After legal processes in Germany had been exhausted the matter was referred to the European Court of Human Rights on 2 November 1998. The application for the referral, which had been lodged on 1 May 1995, was a joint one. Popp's fellow applicant was Gabriele Gast, a former employee of the West German intelligence service ("Federal Intelligence Service" / "Bundesnachrichtendienst" / BND) who had been sentenced to a jail term because she was found to have spied on behalf of East German intelligence between 1973 and 1990. Like Popp, she lived in the Rhineland. She and Popp shared a passionate belief that after the collapse of East Germany they had been wrongly imprisoned by the German authorities for doing the right thing. They shared the same Munich-based lawyer. Beyond those details, their cases would appear to have had little in common. For both of their cases, however, the question which the court was called upon to determine concerned the actions of the German state. The court had to decide whether or not the German state had breached Article 6 § 1 of the European Convention on Human Rights, which covers the right of an individual to a fair trial. The court's decision, communicated on 25 February 2000, was that no such breach had taken place. An appeal to the Geneva-based United Nations Commission on Human Rights also failed.

=== Ex-prisoner with a mission ===
Between 1994, when he was released, and 2003, when he qualified for his retirement pension, Dieter Popp was registered as unemployed. He was far from inactive. In 1995 he founded the "Kundschafter des Friedens fordern Recht e.V." ("Missionaries of Peace demand Justice" / IKF). He has served as chair of the organisation since then. His deputy at the IKF is Gabriele Gast. The group, founded in 1995, comprises people who served the German Democratic Republic intelligence services before 1989, and who reject the idea that they have any reason to apologise for their contributions:

- "The task of the East German spies was the protection of our country and its allies.

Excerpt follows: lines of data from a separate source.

--- config.mk ---
export PLATFORM = sky130hd
export DESIGN_NAME = xyolo_int_seq_flat
export DESIGN_NICKNAME = d
export VERILOG_FILES = /design/src/rtl/xyolo_int_seq_if.sv /design/src/rtl/xyolo_int_seq.sv /design/src/flat_wrapper.sv
export SDC_FILE = /design/constraint.sdc
export NUM_CORES = 1
export LEC_CHECK = 0
export ABC_AREA = 1
export CORE_ASPECT_RATIO = 0.75
export CORE_MARGIN = 2
export CORE_UTILIZATION = 30
export CTS_CLUSTER_SIZE = 10
export DETAILED_ROUTE_END_ITERATION = 10
export SKIP_LAST_GASP = 1
export SLEW_MARGIN = 20
export SYNTH_ARGS = -nofsm -noshare
export SYNTH_HDL_FRONTEND = slang
export SYNTH_SLANG_ARGS = --single-unit
--- constraint.sdc ---
create_clock -name clk -period 3.3 [get_ports clk]
set_input_delay 0.825 -clock clk [delete_from_list [all_inputs] [get_ports clk]]
set_output_delay 0.825 -clock clk [all_outputs]
set_load 0.01 [all_outputs]
--- src/rtl/xyolo_int_seq_if.sv ---
// Port bundle of the yolo write-stage internal sequencer: run/done, configuration,
// vread tap-read port, xyolo load strobes and vwrite result-write port.
interface xyolo_int_seq_if #(
  parameter int MEM_ADDR_W    = 10,
  parameter int VWRITE_ADDR_W = 10,
  parameter int PERIOD_W      = 10
);
  logic                     run;
  logic                     done;
  logic [MEM_ADDR_W-1:0]    cfg_iter;
  logic [PERIOD_W-1:0]      cfg_per;
  logic [MEM_ADDR_W-1:0]    cfg_rd_start;
  logic [MEM_ADDR_W-1:0]    cfg_rd_incr;
  logic [MEM_ADDR_W-1:0]    cfg_rd_shift;
  logic [VWRITE_ADDR_W-1:0] cfg_wr_start;
  logic [VWRITE_ADDR_W-1:0] cfg_wr_incr;
  logic                     cfg_maxpool;
  logic                     vread_enB;
  logic [MEM_ADDR_W-1:0]    vread_addrB;
  logic                     ld_acc;
  logic                     ld_mp;
  logic                     ld_res;
  logic                     vwrite_enB;
  logic [VWRITE_ADDR_W-1:0] vwrite_addrB;

  modport master (
    output run, cfg_iter, cfg_per, cfg_rd_start, cfg_rd_incr, cfg_rd_shift,
           cfg_wr_start, cfg_wr_incr, cfg_maxpool,
    input  done, vread_enB, vread_addrB, ld_acc, ld_mp, ld_res, vwrite_enB, vwrite_addrB
  );

  modport slave (
    input  run, cfg_iter, cfg_per, cfg_rd_start, cfg_rd_incr, cfg_rd_shift,
           cfg_wr_start, cfg_wr_incr, cfg_maxpool,
    output done, vread_enB, vread_addrB, ld_acc, ld_mp, ld_res, vwrite_enB, vwrite_addrB
  );
endinterface

--- src/rtl/xyolo_int_seq.sv ---
// Internal-port sequencer for the yolo write stage: issues ITER x PER tap reads and
// delay-aligns the xyolo load strobes and result writes to the vread + xyolo pipeline.
//
//  state   | meaning
//  --------+------------------------------------------------------------
//  S_IDLE  | done=1, outputs quiet, waiting for run
//  S_ISSUE | one tap read per cycle until ITER*PER reads are issued
//  S_DRAIN | no new reads; in-flight tags and the last write retire
module xyolo_int_seq #(
  parameter int MEM_ADDR_W    = 10,
  parameter int VWRITE_ADDR_W = 10,
  parameter int PERIOD_W      = 10,
  parameter int RD_LAT        = 2,
  parameter int RES_LAT       = 2
) (
  input  logic            clk,
  input  logic            rst,
  xyolo_int_seq_if.slave  bus
);

  localparam int RES_DLY = RD_LAT + RES_LAT;
  localparam int DRAIN_W = $clog2(RES_DLY + 1) + 1;

  typedef enum logic [1:0] {
    S_IDLE  = 2'd0,
    S_ISSUE = 2'd1,
    S_DRAIN = 2'd2
  } state_t;

  state_t state, state_nx;

  logic [MEM_ADDR_W-1:0]    iter_r;
  logic [PERIOD_W-1:0]      per_r;
  logic [MEM_ADDR_W-1:0]    rd_incr_r;
  logic [MEM_ADDR_W-1:0]    rd_shift_r;
  logic [VWRITE_ADDR_W-1:0] wr_incr_r;
  logic                     maxpool_r;

  logic [PERIOD_W-1:0]      tap;
  logic [MEM_ADDR_W-1:0]    outp;
  logic [MEM_ADDR_W-1:0]    rd_addr;
  logic [VWRITE_ADDR_W-1:0] wr_addr;
  logic [DRAIN_W-1:0]       drain_cnt;

  logic [RD_LAT-1:0]        first_sr;
  logic [RES_DLY-1:0]       last_sr;
  logic [1:0]               mp_cnt;
  logic                     wr_pend;

  logic issue;
  logic tap_first;
  logic tap_last;
  logic out_last;
  logic cfg_zero;
  logic ld_acc;
  logic ld_res;
  logic ld_mp;

  assign issue     = (state == S_ISSUE);
  assign tap_first = (tap == '0);
  assign tap_last  = (tap == per_r - PERIOD_W'(1));
  assign out_last  = (outp == iter_r - MEM_ADDR_W'(1));
  assign cfg_zero  = (bus.cfg_iter == '0) || (bus.cfg_per == '0);

  assign ld_acc = first_sr[RD_LAT-1];
  assign ld_res = last_sr[RES_DLY-1];
  assign ld_mp  = ld_res & maxpool_r & (mp_cnt == 2'd0);

  always_ff @(posedge clk) begin
    if (rst) begin
      state <= S_IDLE;
    end else begin
      state <= state_nx;
    end
  end

  always_comb begin
    state_nx = state;
    case (state)
      S_IDLE: begin
        if (bus.run) begin
          state_nx = cfg_zero ? S_DRAIN : S_ISSUE;
        end
      end
      S_ISSUE: begin
        if (tap_last && out_last) begin
          state_nx = S_DRAIN;
        end
      end
      S_DRAIN: begin
        if (drain_cnt == '0) begin
          state_nx = S_IDLE;
        end
      end
      default: state_nx = S_IDLE;
    endcase
  end

  // Tag pipeline: first/last markers travel with each read to the xyolo input and result.
  always_ff @(posedge clk) begin
    if (rst) begin
      first_sr <= '0;
      last_sr  <= '0;
      wr_pend  <= 1'b0;
    end else begin
      first_sr <= (first_sr << 1) | RD_LAT'(issue && tap_first);
      last_sr  <= (last_sr << 1) | RES_DLY'(issue && tap_last);
      wr_pend  <= ld_res && (!maxpool_r || (mp_cnt == 2'd3));
    end
  end

  always_ff @(posedge clk) begin
    if (rst) begin
      iter_r     <= '0;
      per_r      <= '0;
      rd_incr_r  <= '0;
      rd_shift_r <= '0;
      wr_incr_r  <= '0;
      maxpool_r  <= 1'b0;
      tap        <= '0;
      outp       <= '0;
      rd_addr    <= '0;
      wr_addr    <= '0;
      drain_cnt  <= '0;
      mp_cnt     <= 2'd0;
    end else begin
      if (ld_res && maxpool_r) begin
        mp_cnt <= mp_cnt + 2'd1;
      end
      if (wr_pend) begin
        wr_addr <= wr_addr + wr_incr_r;
      end
      case (state)
        S_IDLE: begin
          if (bus.run) begin
            iter_r     <= bus.cfg_iter;
            per_r      <= bus.cfg_per;
            rd_incr_r  <= bus.cfg_rd_incr;
            rd_shift_r <= bus.cfg_rd_shift;
            wr_incr_r  <= bus.cfg_wr_incr;
            maxpool_r  <= bus.cfg_maxpool;
            tap        <= '0;
            outp       <= '0;
            rd_addr    <= bus.cfg_rd_start;
            wr_addr    <= bus.cfg_wr_start;
            drain_cnt  <= '0;
            mp_cnt     <= 2'd0;
          end
        end
        S_ISSUE: begin
          if (tap_last) begin
            tap     <= '0;
            outp    <= outp + MEM_ADDR_W'(1);
            rd_addr <= rd_addr + rd_incr_r + rd_shift_r;
            if (out_last) begin
              // Holds DRAIN until the last read's result write has been issued.
              drain_cnt <= DRAIN_W'(RES_DLY);
            end
          end else begin
            tap     <= tap + PERIOD_W'(1);
            rd_addr <= rd_addr + rd_incr_r;
          end
        end
        S_DRAIN: begin
          if (drain_cnt != '0) begin
            drain_cnt <= drain_cnt - DRAIN_W'(1);
          end
        end
        default: begin
          drain_cnt <= '0;
        end
      endcase
    end
  end

  assign bus.done         = (state == S_IDLE);
  assign bus.vread_enB    = issue;
  assign bus.vread_addrB  = issue ? rd_addr : '0;
  assign bus.ld_acc       = ld_acc;
  assign bus.ld_res       = ld_res;
  assign bus.ld_mp        = ld_mp;
  assign bus.vwrite_enB   = wr_pend;
  assign bus.vwrite_addrB = wr_pend ? wr_addr : '0;

endmodule

--- src/flat_wrapper.sv ---
// flat-port wrapper written by rule: the top's interface ports become plain ports
module xyolo_int_seq_flat 
#(
  parameter int MEM_ADDR_W    = 10,
  parameter int VWRITE_ADDR_W = 10,
  parameter int PERIOD_W      = 10,
  parameter int RD_LAT        = 2,
  parameter int RES_LAT       = 2
)
  (clk, rst, bus_run, bus_cfg_iter, bus_cfg_per, bus_cfg_rd_start, bus_cfg_rd_incr, bus_cfg_rd_shift, bus_cfg_wr_start, bus_cfg_wr_incr, bus_cfg_maxpool, bus_done, bus_vread_enB, bus_vread_addrB, bus_ld_acc, bus_ld_mp, bus_ld_res, bus_vwrite_enB, bus_vwrite_addrB);
  xyolo_int_seq_if #(.MEM_ADDR_W(MEM_ADDR_W), .VWRITE_ADDR_W(VWRITE_ADDR_W), .PERIOD_W(PERIOD_W)) bus_i ();
  input  logic clk;
  input  logic rst;
  input wire logic [$bits(bus_i.run)-1:0] bus_run;
  input wire logic [$bits(bus_i.cfg_iter)-1:0] bus_cfg_iter;
  input wire logic [$bits(bus_i.cfg_per)-1:0] bus_cfg_per;
  input wire logic [$bits(bus_i.cfg_rd_start)-1:0] bus_cfg_rd_start;
  input wire logic [$bits(bus_i.cfg_rd_incr)-1:0] bus_cfg_rd_incr;
  input wire logic [$bits(bus_i.cfg_rd_shift)-1:0] bus_cfg_rd_shift;
  input wire logic [$bits(bus_i.cfg_wr_start)-1:0] bus_cfg_wr_start;
  input wire logic [$bits(bus_i.cfg_wr_incr)-1:0] bus_cfg_wr_incr;
  input wire logic [$bits(bus_i.cfg_maxpool)-1:0] bus_cfg_maxpool;
  output wire logic [$bits(bus_i.done)-1:0] bus_done;
  output wire logic [$bits(bus_i.vread_enB)-1:0] bus_vread_enB;
  output wire logic [$bits(bus_i.vread_addrB)-1:0] bus_vread_addrB;
  output wire logic [$bits(bus_i.ld_acc)-1:0] bus_ld_acc;
  output wire logic [$bits(bus_i.ld_mp)-1:0] bus_ld_mp;
  output wire logic [$bits(bus_i.ld_res)-1:0] bus_ld_res;
  output wire logic [$bits(bus_i.vwrite_enB)-1:0] bus_vwrite_enB;
  output wire logic [$bits(bus_i.vwrite_addrB)-1:0] bus_vwrite_addrB;
  assign bus_i.run = bus_run;
  assign bus_i.cfg_iter = bus_cfg_iter;
  assign bus_i.cfg_per = bus_cfg_per;
  assign bus_i.cfg_rd_start = bus_cfg_rd_start;
  assign bus_i.cfg_rd_incr = bus_cfg_rd_incr;
  assign bus_i.cfg_rd_shift = bus_cfg_rd_shift;
  assign bus_i.cfg_wr_start = bus_cfg_wr_start;
  assign bus_i.cfg_wr_incr = bus_cfg_wr_incr;
  assign bus_i.cfg_maxpool = bus_cfg_maxpool;
  assign bus_done = bus_i.done;
  assign bus_vread_enB = bus_i.vread_enB;
  assign bus_vread_addrB = bus_i.vread_addrB;
  assign bus_ld_acc = bus_i.ld_acc;
  assign bus_ld_mp = bus_i.ld_mp;
  assign bus_ld_res = bus_i.ld_res;
  assign bus_vwrite_enB = bus_i.vwrite_enB;
  assign bus_vwrite_addrB = bus_i.vwrite_addrB;
  xyolo_int_seq #(.MEM_ADDR_W(MEM_ADDR_W), .VWRITE_ADDR_W(VWRITE_ADDR_W), .PERIOD_W(PERIOD_W), .RD_LAT(RD_LAT), .RES_LAT(RES_LAT)) u_core (.clk(clk), .rst(rst), .bus(bus_i));
endmodule
==> reports/metrics.cfg <==
[placement]
pre_cts_slack_ns=0.145
gp_congestion=0.868
numPortBuffers=99
placed_cell_area_um2=7990
hpwl_um=14200

[route]
drt-total-wl_um=19000
num_vias=6473
via_per_inst=4.69
antenna_left=0
drtIter0Drc=369
wl_per_cell_um=13.7
drt_pass1_iterations=5
drc=0

[global_routing]
grt_overflow_total=0
antenna_found_initial=0
grt_pass1_wl_um=31600
grt_max_degree=76
grt_util_all_layers_pct=16.7
grt_pass1_vias=6215

[cts]
cts_setup_buffers=0
cts_sinks=106
clockBufferDepth=2
holdBufCountCts=0
path_clk_slew_ns=0.07
cts.repair.resized=0
root_buffer=clkbuf_16
h-tree-depth=3
cts_inserted_buffers=9
cts_tree=done
clk_latency_ns=0.36

[layout]
ff_latch_area_um2=2120
antennaDiodeCount=0
final_nets=1196
syn2layout_area_growth_pct=23.6
stdcell_area_um2=8350
fill_cells=2416
drive_above_1_share_pct=7.27
multiInputGateArea_um2=4020

[pwr]
power_density_nw_per_um2=722
leakage_nw=3.77
ir_drop_uv=302

[logic_synthesis]
synthArstFlopShare_pct=0
syn_nets=1113
ys_warn_count=0
synth-edff-count=0
ys_seq_elements=106
synthTopCellsByArea=dfxtp_1, nand2_1, nor2_1, ha_1, inv_1
synthCells=998
synth_top_cell_area_share_pct=31.4
yosys-top-cells-count=nand2_1, nor2_1, inv_1, dfxtp_1, a21oi_1
yosysMostFrequentCell=nand2_1
synth_flop_cell=dfxtp_1
synth_area_um2=6760
synth_cell_types=47
avgSynthCellArea_um2=6.77
yosysTopAreaCell=dfxtp_1
yosysSeqAreaShare_pct=31.4

[min_path]
hold_end=u_core.last_sr[2]
worstHoldPathType=register to register
min_delay_path_depth=2
hp-start=u_core.last_sr[1]

[run]
cap_violations=0

[outcome]
status=complete, no violations

[floorplan]
die_w_um=177
fp.dieH_um=134
die_area_um2=23700
rows=47
io_pins=100
fp.coreArea_um2=22100
initial_core_util_pct=30.6

[critical_path]
worstPathMaxFanout=5
start_kind=register
slowest_delay_ns=0.42
r2r_slack_ns=0.29
timing.rr.end=u_core.rd_addr[9]
reg2regPathDepth=20
required_ns=3.60
worstPathArrival_ns=3.31
slowest_stage=fa_1
endpoint_kind=register
cp_cell_sequence=ha_2 > fa_1 > a21oi_2 > o21bai_2 > a21oi_2 > xor2_2 > inv_1 > ha_4 > nand2_1 > nor2_2 > nand3_1 > nand3_1 > nand2_1 > nand2_1 > nand3_1 > nand2_1 > nand2_1 > nand2_1 > nand2_1 > a21oi_1
worstReg2RegStart=u_core.rd_addr[0]
timing.critical_path.mode_cell=nand2_1
path_class=register to register

[timing]
relSlewSlack_pct=48.2
clock.fmax_mhz=332
worst_slack_ns=0.288
fin_setup_tns_ns=0
rsz0062_at_grt=true
worst_slew_pin_slew_ns=0.776
timing.final.crit_share_pct=91.3
min_period_ns=3.01
fin_skew_ns=0.00997
hold_viol=0
slew_viol_final=0
finalSetupViolations=0

[state kept, by name (all words and copies together), names as in the netlist, 10 cells and up]
signal / flops
u_core.iter_r: 10
u_core.outp: 10
u_core.per_r: 10
u_core.rd_addr: 10
u_core.rd_incr_r: 10
u_core.rd_shift_r: 10
u_core.tap: 10
u_core.wr_addr: 10
u_core.wr_incr_r: 10
[kinds of logic after synthesis]
group / count (synthesis) / share of synthesized area, %
and+or+nand+nor: 471 / 31.0
AOI/OAI and AO/OA: 173 / 13.8
buffers and inverters: 162 / 10.1
DFF: 106 / 31.4
xor gates and xnor gates: 45 / 5.83
adders and majority gates: 41 / 7.93
[layer usage]
metal | up-vias | part of all wire [%] | GRT usage [%]
met3 | 14 | 4.5 | 3.49
met4 | 0 | 1.1 | 3.46
met1 | 2944 | 54 | 24.5
li1 | 3383 | - | -
met2 | 132 | 41 | 25.0
met5 | - | 0 | 0
[where the power goes]
group	switching, mW	internal (mW)
Sequential	0.241	1.57
Clock	0.503	0.572
Combinational	1.93	1.21
Total	2.67	3.36
[how the worst max path moves through the flow]
stage | from | cells after the start | end | slack [ns]
final | u_core.rd_addr[0] | 20 | u_core.rd_addr[9] | 0.29
after global routing | u_core.rd_addr[4] | 22 | u_core.rd_addr[9] | -0.006
after CTS | u_core.rd_addr[0] | 20 | u_core.rd_addr[9] | 0.13
after detailed placement | u_core.rd_addr[0] | 20 | u_core.rd_addr[9] | 0.14
after global placement | u_core.rd_addr[0] | 19 | u_core.rd_addr[9] | 0.26
after floorplan | u_core.rd_addr[0] | 18 | u_core.rd_addr[7] | 0.44
[metrics by stage]
step | utilization (%) | total power [mW] | std cells | hold slack, ns
3_3_place_gp | 36.1 | 4.80 | 1364 | 0.393
6_report | 37.8 | 6.03 | 1380 | 0.402
2_1_floorplan | - | 4.10 | 998 | 0.388
5_1_grt | 37.8 | 6.58 | 1380 | 0.428
4_1_cts | 37.5 | 5.96 | 1380 | 0.404
3_5_place_dp | 36.1 | 4.85 | 1364 | 0.395
[worst max-delay path, delay by kind of cell, from the launching register on]
| kind | cells | cell delay [ns] |
|---|---|---|
| AO/OA/AOI/OAI | 4 | 0.56 |
| AND/OR/NAND/NOR | 11 | 0.84 |
| XOR/XNOR | 1 | 0.18 |
| flip-flops | 1 | 0.34 |
| adder cells (fa/ha/maj) | 3 | 0.94 |
| buffers and inverters | 1 | 0.09 |
[cell usage in the layout, fill, tap and decap left out, drive strengths merged, types with 2 or more instances in the layout]
master / count
nand2: 193
nor2: 155
inv: 123
dfxtp: 106
clkdlybuf4s50: 99
a21oi: 78
o21ai: 76
nand3: 70
ha: 38
xor2: 29
nand4: 16
xnor2: 16
or2: 14
nor3: 12
clkbuf: 12
buf: 10
nor4: 6
a21o: 6
clkinv: 4
nor3b: 3
a31oi: 3
fa: 3
o21bai: 3
nand3b: 2
a31o: 2
o211ai: 2
clkinvlp: 2
[area by class of cell]
cell class / count / area share, %
clock buffer: 12 / 3.19
tap: 294 / 4.41
inverter: 125 / 5.62
multi-input combinational: 730 / 48.1
sequential: 106 / 25.4
timing repair buffer: 109 / 12.9
clock inverter: 4 / 0.300
(Power assumes the default switching activity.)
==> RTL change: new RTL, same flow settings <==
`RES_LAT` is set to 2 in 2 places; all go to 4.
--- a/src/rtl/xyolo_int_seq.sv
+++ b/src/rtl/xyolo_int_seq.sv
@@ -11,7 +11,7 @@
   parameter int VWRITE_ADDR_W = 10,
   parameter int PERIOD_W      = 10,
   parameter int RD_LAT        = 2,
-  parameter int RES_LAT       = 2
+  parameter int RES_LAT       = 4
 ) (
   input  logic            clk,
   input  logic            rst,
--- a/src/flat_wrapper.sv
+++ b/src/flat_wrapper.sv
@@ -5,7 +5,7 @@
   parameter int VWRITE_ADDR_W = 10,
   parameter int PERIOD_W      = 10,
   parameter int RD_LAT        = 2,
-  parameter int RES_LAT       = 2
+  parameter int RES_LAT       = 4
 )
   (clk, rst, bus_run, bus_cfg_iter, bus_cfg_per, bus_cfg_rd_start, bus_cfg_rd_incr, bus_cfg_rd_shift, bus_cfg_wr_start, bus_cfg_wr_incr, bus_cfg_maxpool, bus_done, bus_vread_enB, bus_vread_addrB, bus_ld_acc, bus_ld_mp, bus_ld_res, bus_vwrite_enB, bus_vwrite_addrB);
   xyolo_int_seq_if #(.MEM_ADDR_W(MEM_ADDR_W), .VWRITE_ADDR_W(VWRITE_ADDR_W), .PERIOD_W(PERIOD_W)) bus_i ();
Formal check against the unedited RTL: not equivalent (Yosys sat finds a counterexample within 10 cycles, from zero or initial values and one cycle with rst high).
==> RTL change against the original RTL <==
Area after synthesis down 1.9%. Via count down 0.97%. Combinational power down 7.6%. Non-clock buffer count up 1. Total power down 3.5%. Design area down 1.2%. Worst setup slack worse by 28 ps. Global-route usage down 0.81 points. Routed wire length down 3.5%. Core utilization about the same. First-iteration DRC count up 15%. Sequential cell count up 2.
==> RTL change: results (changes against the original RTL) <==
| Metric | Value |
|---|---|
| Global-route usage over all layers | `15.87% (-0.81 points)` |
| Run status | `finished clean` |
| Endpoint arrival time on the critical path | `3350 ps (+40 ps)` |
| HPWL reported at the end of detailed placement | `13530 µm (-4.8%)` |
| Largest stage delay on the critical path | `440 ps (+20 ps)` |
| M3 GR Usage | `3.793% (+0.31 points)` |
| Wire length per cell after detailed routing | `13.47 µm (-1.9%)` |
| Sum of met3 wire segment lengths after detailed routing | `860 µm (+0.58%)` |
| Most frequent cells after synthesis | `sky130_fd_sc_hd__nand2_1, sky130_fd_sc_hd__nor2_1, sky130_fd_sc_hd__inv_1` |
| Global-route wire length before repair | `29950 µm (-5.1%)` |
| Sequential area share after synthesis | `32.62% (+1.2 points)` |
| Maximum fanout count along the critical path | `4 (-1)` |
| Share of layout cells above drive strength 1 | `5.075% (-2.2 points)` |
| Placement Cell Area | `0.007923 mm² (-0.88%)` |
| Pin count of the biggest net entering global routing | `81 (+6.6%)` |
| Met2 global-route usage | `24.08% (-0.91 points)` |
| Distinct cells, synth | `44 (-6.4%)` |
| Final-stage net count | `1174 (-1.8%)` |
| Worst clock skew | `10.82 ps (+0.8483 ps)` |
| Pre-CTS worst setup slack | `161.3 ps (+16.44 ps)` |
| Wire length on met1 | `9711 µm (-4.2%)` |
| Initial detailed-routing violation count | `425 (+15%)` |
| Syn nets | `1090 (-2.1%)` |
| Average instance area after synthesis | `6.798 µm² (+0.43%)` |
| Leakage | `3.579 nW (-5.2%)` |
-- RTL change: changes by cell type after synthesis, moves of 7 or more --
cell	unedited run	this run
sky130_fd_sc_hd__clkbuf_1	22	29
sky130_fd_sc_hd__nand2_1	184	177
sky130_fd_sc_hd__nand3_1	66	57
sky130_fd_sc_hd__nor2_1	149	132
sky130_fd_sc_hd__o211ai_1	0	11
sky130_fd_sc_hd__o21ai_0	72	82
-- RTL change: what timing repair did --
| item | in CTS | in global routing |
|---|---|---|
| setup endpoints to repair | 0 | 2 |
| hold buffers | 0 | 0 |
| resized for setup | 0 | 4 |
| setup buffers | 0 | 1 |
-- RTL change: where the power goes --
group          internal [mW]  switching [mW]  total, mW
combinational           1.13            1.77       2.90
sequential              1.59           0.244       1.84
clock                  0.532           0.549       1.08
-- RTL change: layout make-up --
| class | instances | area share [%] |
|---|---|---|
| clock buffers | 9 | 2.730 |
| clock inverters | 7 | 0.7887 |
| inverters | 125 | 5.688 |
| multi-input cells | 705 | 46.81 |
| flip-flops and latches | 108 | 26.21 |
| well taps | 294 | 4.459 |
| repair buffers | 110 | 13.32 |
-- RTL change: worst register-to-register path, cell delays in order (launching register included) --
cell	delay, ps
sky130_fd_sc_hd__dfxtp_1	330
sky130_fd_sc_hd__ha_1	260
sky130_fd_sc_hd__fa_1	440
sky130_fd_sc_hd__a21oi_2	170
sky130_fd_sc_hd__o21bai_1	130
sky130_fd_sc_hd__xnor2_1	250
sky130_fd_sc_hd__inv_1	70
sky130_fd_sc_hd__ha_1	330
sky130_fd_sc_hd__a21oi_1	140
sky130_fd_sc_hd__o21ai_0	120
sky130_fd_sc_hd__a21oi_1	200
sky130_fd_sc_hd__nor2_1	60
sky130_fd_sc_hd__nor2_1	110
sky130_fd_sc_hd__xor2_1	150
sky130_fd_sc_hd__nand2_1	60
sky130_fd_sc_hd__nand3_1	80
sky130_fd_sc_hd__nand2_1	50
sky130_fd_sc_hd__inv_1	40
-- RTL change: worst paths after layout --
path	startpoint	to	slack (ps)	cells after the start
max	u_core.rd_addr[0]	u_core.rd_addr[7]	260	17
max reg2reg	u_core.rd_addr[0]	u_core.rd_addr[7]	260	17
min	u_core.last_sr[4]	u_core.last_sr[5]	390	2
min reg2reg	u_core.last_sr[4]	u_core.last_sr[5]	390	2
-- RTL change: cell families (layout without fill, tap and decap cells) --
kind of cell	Yosys count	after routing	share of synthesized area (%)
AOI/OAI and AO/OA	196	196	15.91
xor gates and xnor gates	46	46	6.079
adders and majority gates	41	41	8.080
buffers and inverters	162	251	9.590
DFF	108	108	32.62
and+or+nand+nor	422	422	27.71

Our task was not to win a war but to help prevent any such war. ... After the defeat of Socialism in Europe we continue to strive for peace ... [Our theme] is war and peace and the role of the secret services. ... After the Cold War ended the "peace dividend" failed to materialise. More wars were waged and the idiocies of the arms race continued while the secret services apply surveillance methods which technically they continue to perfect. Hubristic capitalism turns out to be not merely the scourge of the third world, but is dividing rich from poor ever more starkly even in the societies of the rich countries. It may well be that this capitalism has itself already passed its peak."
- "Die Kundschafter der DDR hatten die Aufgabe, das Land und ihre Verbündeten zu schützen. Unsere Aufgabe war nicht, einen Krieg zu gewinnen, sondern jeglichen Krieg zu verhindern helfen. Als Gruppe "Kundschafter des Friedens" setzen wir uns auch nach der Niederlage des Sozialismus in Europa weiterhin für den Frieden ein. So sind auch die Themenbereiche unserer Homepage: Krieg und Frieden und die Rolle der Geheimdienste. In unserer kleinen Presseschau wählen wir Artikel zu diesen Themen aus, die uns lesenswert erscheinen und die wir meistens mit einem Kurzkommentar versehen. In regelmäßigen Abständen schreiben unsere Mitglieder oder befreundete Besucher eigene Redaktionsbeiträge zu aktuellen Anlässen. ... Nach dem Ende des Kalten Krieges hat es nicht die von manchen erwartete "Friedensdividende" gegeben. Kriege werden wieder geführt, der Rüstungsirrsinn geht weiter, die Geheimdienste arbeiten mit technisch immer perfekteren Überwachungsmethoden. Der übermütig gewordene Kapitalismus erweist sich nicht nur als Geißel der Dritten Welt; auch in den reichen Ländern spaltet sich die Gesellschaft immer mehr in Arm und Reich. Möglicherweise hat dieser Kapitalismus seinen Zenit aber bereits überschritten."

=== The Left ===
Popp was a member of Communist Platform, an association within "The Left" Party. The predecessor party of "The Left" party was the Party of Democratic Socialism (PDS) which traced its roots back to the old East German Socialist Unity Party. For September 2004 Dieter Popp was selected as a PDS candidate in Bonn for the local municipal elections. He was listed sixth on the party's candidate list, and in his election district he received 75 votes, equivalent to 1.7% of the district total.